Data supplied:
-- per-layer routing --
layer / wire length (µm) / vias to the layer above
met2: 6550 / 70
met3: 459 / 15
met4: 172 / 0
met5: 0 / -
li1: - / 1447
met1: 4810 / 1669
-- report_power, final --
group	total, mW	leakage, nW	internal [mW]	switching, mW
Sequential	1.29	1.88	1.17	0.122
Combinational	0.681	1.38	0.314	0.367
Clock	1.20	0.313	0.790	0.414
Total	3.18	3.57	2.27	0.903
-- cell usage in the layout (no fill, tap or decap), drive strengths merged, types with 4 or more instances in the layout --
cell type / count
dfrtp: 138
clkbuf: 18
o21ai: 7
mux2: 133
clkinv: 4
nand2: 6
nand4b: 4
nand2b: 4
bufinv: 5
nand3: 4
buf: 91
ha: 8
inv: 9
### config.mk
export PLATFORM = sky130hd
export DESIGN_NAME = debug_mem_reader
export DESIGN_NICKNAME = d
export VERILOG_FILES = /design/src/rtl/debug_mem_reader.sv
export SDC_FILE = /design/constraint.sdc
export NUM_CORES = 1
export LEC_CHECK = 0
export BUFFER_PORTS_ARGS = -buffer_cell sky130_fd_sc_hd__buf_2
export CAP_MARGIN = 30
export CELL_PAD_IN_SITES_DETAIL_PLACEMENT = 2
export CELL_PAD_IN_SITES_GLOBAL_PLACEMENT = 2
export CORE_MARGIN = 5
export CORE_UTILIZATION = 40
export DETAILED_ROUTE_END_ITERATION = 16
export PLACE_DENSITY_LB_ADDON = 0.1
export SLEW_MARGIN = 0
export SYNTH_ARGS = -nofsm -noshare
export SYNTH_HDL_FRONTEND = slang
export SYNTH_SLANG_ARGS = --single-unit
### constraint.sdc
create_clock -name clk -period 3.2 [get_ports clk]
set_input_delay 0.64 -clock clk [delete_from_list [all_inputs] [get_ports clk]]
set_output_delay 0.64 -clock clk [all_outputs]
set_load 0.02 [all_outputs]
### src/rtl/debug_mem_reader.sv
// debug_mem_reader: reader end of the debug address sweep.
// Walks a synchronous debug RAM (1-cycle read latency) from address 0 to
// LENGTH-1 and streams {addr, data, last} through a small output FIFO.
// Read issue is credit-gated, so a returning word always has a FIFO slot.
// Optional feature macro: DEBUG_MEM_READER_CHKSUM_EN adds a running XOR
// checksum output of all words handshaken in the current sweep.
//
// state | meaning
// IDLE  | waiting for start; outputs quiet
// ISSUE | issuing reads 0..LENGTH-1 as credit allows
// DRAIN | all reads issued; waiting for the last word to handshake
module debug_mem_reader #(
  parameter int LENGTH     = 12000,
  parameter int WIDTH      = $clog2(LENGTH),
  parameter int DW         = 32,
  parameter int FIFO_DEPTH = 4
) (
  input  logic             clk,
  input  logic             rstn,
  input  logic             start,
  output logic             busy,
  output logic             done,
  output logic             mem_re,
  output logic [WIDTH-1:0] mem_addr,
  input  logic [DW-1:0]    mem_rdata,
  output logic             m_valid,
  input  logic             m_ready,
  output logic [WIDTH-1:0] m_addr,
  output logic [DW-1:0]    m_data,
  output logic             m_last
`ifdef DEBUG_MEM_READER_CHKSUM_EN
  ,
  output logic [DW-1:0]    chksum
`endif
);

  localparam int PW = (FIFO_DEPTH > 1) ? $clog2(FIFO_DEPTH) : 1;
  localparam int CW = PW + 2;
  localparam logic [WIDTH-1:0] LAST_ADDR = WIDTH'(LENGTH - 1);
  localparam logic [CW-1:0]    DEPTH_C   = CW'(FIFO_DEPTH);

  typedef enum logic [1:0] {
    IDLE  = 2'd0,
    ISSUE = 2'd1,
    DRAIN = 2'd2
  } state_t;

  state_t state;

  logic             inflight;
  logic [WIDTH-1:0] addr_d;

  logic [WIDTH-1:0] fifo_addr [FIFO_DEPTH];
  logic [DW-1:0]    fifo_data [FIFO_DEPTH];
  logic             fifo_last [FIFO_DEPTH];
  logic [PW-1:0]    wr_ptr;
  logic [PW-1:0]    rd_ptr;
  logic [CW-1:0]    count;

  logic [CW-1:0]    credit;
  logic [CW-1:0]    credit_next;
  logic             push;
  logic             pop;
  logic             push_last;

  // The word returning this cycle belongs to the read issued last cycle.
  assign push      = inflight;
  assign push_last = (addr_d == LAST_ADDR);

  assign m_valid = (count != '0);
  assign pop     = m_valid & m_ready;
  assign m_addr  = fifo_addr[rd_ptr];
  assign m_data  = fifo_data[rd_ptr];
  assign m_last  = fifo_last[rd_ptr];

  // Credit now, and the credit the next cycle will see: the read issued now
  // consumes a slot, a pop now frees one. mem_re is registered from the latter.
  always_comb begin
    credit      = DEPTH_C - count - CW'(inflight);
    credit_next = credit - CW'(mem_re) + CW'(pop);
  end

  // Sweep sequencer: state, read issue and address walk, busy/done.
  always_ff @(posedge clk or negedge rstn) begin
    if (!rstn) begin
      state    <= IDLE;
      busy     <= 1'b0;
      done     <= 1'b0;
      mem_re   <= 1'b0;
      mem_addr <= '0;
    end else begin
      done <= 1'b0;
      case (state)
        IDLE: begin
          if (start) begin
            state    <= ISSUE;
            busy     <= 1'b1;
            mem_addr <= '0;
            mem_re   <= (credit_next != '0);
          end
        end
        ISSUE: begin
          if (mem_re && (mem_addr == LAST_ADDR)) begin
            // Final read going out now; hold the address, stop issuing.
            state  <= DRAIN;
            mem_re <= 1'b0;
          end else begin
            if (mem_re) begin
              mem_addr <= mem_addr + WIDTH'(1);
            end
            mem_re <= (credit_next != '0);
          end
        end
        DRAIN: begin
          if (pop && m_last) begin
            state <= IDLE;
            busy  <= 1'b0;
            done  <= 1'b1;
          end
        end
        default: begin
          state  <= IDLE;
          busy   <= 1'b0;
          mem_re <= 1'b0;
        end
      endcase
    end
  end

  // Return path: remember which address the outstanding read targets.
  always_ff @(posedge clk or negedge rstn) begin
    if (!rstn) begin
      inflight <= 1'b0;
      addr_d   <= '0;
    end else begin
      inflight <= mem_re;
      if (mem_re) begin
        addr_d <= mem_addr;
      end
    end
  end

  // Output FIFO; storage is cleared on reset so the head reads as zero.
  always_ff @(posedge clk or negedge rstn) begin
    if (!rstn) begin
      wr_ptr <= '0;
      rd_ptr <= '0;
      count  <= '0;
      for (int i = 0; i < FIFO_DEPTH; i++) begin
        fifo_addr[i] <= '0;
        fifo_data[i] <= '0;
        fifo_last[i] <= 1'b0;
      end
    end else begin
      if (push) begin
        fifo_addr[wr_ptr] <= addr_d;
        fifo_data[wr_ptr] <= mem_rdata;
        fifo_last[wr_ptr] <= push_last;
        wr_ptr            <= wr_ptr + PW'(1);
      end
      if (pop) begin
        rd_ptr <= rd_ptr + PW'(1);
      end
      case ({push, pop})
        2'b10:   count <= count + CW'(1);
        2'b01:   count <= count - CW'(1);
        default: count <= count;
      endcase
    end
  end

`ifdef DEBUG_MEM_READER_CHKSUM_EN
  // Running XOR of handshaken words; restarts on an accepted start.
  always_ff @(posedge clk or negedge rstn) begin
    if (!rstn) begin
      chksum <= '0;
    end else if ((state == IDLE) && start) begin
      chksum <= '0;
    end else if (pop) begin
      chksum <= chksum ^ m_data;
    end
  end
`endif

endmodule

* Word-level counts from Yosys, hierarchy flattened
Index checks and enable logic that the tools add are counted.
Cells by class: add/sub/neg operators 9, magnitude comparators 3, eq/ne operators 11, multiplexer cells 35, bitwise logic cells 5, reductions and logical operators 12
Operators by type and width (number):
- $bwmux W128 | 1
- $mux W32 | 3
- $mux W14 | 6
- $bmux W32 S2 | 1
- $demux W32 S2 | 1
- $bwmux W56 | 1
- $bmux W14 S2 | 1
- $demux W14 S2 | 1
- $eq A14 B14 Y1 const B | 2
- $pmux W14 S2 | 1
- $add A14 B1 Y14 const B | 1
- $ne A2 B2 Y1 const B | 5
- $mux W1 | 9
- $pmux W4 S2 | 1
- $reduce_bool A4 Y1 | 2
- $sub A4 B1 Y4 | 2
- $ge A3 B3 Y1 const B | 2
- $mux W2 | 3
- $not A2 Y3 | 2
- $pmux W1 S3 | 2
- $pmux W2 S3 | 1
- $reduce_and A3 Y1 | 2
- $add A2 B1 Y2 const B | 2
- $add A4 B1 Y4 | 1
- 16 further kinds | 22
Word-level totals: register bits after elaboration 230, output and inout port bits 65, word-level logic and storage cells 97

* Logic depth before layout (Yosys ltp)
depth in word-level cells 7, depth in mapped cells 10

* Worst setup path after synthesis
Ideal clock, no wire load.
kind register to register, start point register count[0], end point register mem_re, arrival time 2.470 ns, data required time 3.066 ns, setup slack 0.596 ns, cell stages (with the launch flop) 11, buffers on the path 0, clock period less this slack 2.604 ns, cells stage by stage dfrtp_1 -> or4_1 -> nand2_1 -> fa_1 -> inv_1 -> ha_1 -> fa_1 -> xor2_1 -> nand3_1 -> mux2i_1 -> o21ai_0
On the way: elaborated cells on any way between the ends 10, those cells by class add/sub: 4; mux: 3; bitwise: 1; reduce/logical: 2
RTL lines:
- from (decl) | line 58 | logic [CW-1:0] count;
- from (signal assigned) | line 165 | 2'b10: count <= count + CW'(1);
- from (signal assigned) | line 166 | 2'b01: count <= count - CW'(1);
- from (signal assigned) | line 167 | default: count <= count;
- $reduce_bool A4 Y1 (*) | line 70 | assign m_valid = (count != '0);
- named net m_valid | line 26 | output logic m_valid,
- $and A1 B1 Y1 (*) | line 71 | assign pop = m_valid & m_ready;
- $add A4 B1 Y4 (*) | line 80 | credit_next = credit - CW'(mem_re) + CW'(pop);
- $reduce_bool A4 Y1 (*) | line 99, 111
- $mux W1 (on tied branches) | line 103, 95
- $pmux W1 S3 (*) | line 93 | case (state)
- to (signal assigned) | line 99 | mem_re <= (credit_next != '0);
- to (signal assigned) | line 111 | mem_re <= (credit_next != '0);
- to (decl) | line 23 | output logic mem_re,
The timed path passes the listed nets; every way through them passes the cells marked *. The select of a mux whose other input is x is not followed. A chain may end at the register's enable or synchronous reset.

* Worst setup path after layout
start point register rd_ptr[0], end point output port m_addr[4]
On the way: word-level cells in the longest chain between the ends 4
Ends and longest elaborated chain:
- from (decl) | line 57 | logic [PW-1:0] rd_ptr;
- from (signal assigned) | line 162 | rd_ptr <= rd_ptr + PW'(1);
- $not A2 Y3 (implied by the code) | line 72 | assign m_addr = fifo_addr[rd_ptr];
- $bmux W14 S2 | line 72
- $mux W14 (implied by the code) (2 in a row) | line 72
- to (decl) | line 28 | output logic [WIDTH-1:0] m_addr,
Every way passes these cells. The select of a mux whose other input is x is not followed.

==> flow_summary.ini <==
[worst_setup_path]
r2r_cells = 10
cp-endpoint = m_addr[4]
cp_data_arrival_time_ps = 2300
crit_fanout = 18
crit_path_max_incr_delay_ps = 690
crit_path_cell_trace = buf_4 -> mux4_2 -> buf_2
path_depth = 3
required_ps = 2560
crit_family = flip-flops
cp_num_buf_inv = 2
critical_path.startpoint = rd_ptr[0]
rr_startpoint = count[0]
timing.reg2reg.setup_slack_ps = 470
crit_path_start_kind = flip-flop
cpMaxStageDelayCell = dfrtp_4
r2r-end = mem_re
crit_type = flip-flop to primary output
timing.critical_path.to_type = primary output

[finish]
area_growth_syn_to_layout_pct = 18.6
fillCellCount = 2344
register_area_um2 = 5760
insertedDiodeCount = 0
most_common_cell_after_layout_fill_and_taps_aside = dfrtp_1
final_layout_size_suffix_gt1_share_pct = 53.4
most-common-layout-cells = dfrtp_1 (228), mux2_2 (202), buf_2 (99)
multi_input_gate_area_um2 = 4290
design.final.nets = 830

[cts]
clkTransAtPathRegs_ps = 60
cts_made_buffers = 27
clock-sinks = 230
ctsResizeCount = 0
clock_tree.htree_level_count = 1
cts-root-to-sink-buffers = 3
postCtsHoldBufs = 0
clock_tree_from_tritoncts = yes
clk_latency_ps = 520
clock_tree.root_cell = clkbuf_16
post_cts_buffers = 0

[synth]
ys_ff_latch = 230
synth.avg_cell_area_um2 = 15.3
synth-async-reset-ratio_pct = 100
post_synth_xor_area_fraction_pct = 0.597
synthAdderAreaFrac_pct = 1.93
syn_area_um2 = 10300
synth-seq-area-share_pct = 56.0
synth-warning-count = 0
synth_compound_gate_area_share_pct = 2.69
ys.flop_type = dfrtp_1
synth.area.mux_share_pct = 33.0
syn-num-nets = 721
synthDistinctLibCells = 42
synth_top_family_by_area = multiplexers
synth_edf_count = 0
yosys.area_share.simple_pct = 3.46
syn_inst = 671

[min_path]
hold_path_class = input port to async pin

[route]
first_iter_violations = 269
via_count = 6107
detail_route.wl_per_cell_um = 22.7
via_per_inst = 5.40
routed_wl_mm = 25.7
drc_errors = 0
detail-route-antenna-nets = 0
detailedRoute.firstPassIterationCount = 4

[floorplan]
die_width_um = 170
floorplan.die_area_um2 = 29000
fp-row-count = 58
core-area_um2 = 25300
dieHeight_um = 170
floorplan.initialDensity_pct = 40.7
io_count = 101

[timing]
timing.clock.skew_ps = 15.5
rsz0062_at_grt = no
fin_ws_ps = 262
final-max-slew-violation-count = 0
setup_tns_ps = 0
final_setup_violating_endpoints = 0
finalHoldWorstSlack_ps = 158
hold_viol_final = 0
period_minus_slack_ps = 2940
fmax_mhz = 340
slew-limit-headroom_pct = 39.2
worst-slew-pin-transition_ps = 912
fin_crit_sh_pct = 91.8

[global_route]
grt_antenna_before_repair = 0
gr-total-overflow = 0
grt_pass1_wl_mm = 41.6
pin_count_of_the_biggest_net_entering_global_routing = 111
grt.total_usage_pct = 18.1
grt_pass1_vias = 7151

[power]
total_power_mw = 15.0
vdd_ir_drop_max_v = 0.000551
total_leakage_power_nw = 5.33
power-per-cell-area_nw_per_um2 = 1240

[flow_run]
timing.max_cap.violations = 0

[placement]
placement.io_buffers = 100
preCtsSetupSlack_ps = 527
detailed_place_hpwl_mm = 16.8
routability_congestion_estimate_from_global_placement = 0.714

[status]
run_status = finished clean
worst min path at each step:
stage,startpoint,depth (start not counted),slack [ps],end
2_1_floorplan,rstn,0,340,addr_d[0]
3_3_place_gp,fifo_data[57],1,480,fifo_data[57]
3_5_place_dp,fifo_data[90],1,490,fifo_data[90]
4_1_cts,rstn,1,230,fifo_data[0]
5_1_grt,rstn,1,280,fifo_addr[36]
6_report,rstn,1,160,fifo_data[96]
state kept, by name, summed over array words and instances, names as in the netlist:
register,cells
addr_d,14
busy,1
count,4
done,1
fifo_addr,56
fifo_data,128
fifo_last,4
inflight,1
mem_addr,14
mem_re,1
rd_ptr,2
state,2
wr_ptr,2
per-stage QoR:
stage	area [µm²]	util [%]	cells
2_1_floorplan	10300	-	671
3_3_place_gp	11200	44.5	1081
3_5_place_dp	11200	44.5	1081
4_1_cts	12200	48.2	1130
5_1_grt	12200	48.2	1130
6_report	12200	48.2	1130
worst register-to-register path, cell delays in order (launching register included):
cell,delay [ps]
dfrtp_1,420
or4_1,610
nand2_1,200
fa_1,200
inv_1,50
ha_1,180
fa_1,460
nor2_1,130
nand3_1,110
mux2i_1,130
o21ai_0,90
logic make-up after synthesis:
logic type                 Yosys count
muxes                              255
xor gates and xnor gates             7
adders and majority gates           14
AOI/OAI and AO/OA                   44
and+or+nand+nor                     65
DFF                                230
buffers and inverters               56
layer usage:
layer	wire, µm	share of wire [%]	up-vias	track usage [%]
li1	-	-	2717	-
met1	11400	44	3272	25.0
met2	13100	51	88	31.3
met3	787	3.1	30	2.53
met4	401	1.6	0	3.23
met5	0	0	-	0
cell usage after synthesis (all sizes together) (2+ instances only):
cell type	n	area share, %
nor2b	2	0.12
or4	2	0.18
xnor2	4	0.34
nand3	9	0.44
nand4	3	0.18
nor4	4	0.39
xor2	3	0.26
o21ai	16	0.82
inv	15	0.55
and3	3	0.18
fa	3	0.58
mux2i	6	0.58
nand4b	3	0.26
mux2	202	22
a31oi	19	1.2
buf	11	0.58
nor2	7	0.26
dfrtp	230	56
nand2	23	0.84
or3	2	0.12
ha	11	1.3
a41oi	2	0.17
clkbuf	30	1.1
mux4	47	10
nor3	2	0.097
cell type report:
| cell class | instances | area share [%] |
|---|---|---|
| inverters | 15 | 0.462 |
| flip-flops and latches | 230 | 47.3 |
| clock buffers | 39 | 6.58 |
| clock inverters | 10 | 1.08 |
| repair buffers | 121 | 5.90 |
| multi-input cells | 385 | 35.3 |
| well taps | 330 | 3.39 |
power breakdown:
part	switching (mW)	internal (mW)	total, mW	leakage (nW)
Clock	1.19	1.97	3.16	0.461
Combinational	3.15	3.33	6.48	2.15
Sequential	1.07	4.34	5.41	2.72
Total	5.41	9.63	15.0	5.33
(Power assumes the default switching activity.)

What is expected: Write out exactly the lines that fall from the line with "cp-endpoint = m_addr[4]" to the line with "synth.avg_cell_area_um2 = 15.3" in the records above, keeping both ends.

Solution to the exercise:
cp-endpoint = m_addr[4]
cp_data_arrival_time_ps = 2300
crit_fanout = 18
crit_path_max_incr_delay_ps = 690
crit_path_cell_trace = buf_4 -> mux4_2 -> buf_2
path_depth = 3
required_ps = 2560
crit_family = flip-flops
cp_num_buf_inv = 2
critical_path.startpoint = rd_ptr[0]
rr_startpoint = count[0]
timing.reg2reg.setup_slack_ps = 470
crit_path_start_kind = flip-flop
cpMaxStageDelayCell = dfrtp_4
r2r-end = mem_re
crit_type = flip-flop to primary output
timing.critical_path.to_type = primary output

[finish]
area_growth_syn_to_layout_pct = 18.6
fillCellCount = 2344
register_area_um2 = 5760
insertedDiodeCount = 0
most_common_cell_after_layout_fill_and_taps_aside = dfrtp_1
final_layout_size_suffix_gt1_share_pct = 53.4
most-common-layout-cells = dfrtp_1 (228), mux2_2 (202), buf_2 (99)
multi_input_gate_area_um2 = 4290
design.final.nets = 830

[cts]
clkTransAtPathRegs_ps = 60
cts_made_buffers = 27
clock-sinks = 230
ctsResizeCount = 0
clock_tree.htree_level_count = 1
cts-root-to-sink-buffers = 3
postCtsHoldBufs = 0
clock_tree_from_tritoncts = yes
clk_latency_ps = 520
clock_tree.root_cell = clkbuf_16
post_cts_buffers = 0

[synth]
ys_ff_latch = 230
synth.avg_cell_area_um2 = 15.3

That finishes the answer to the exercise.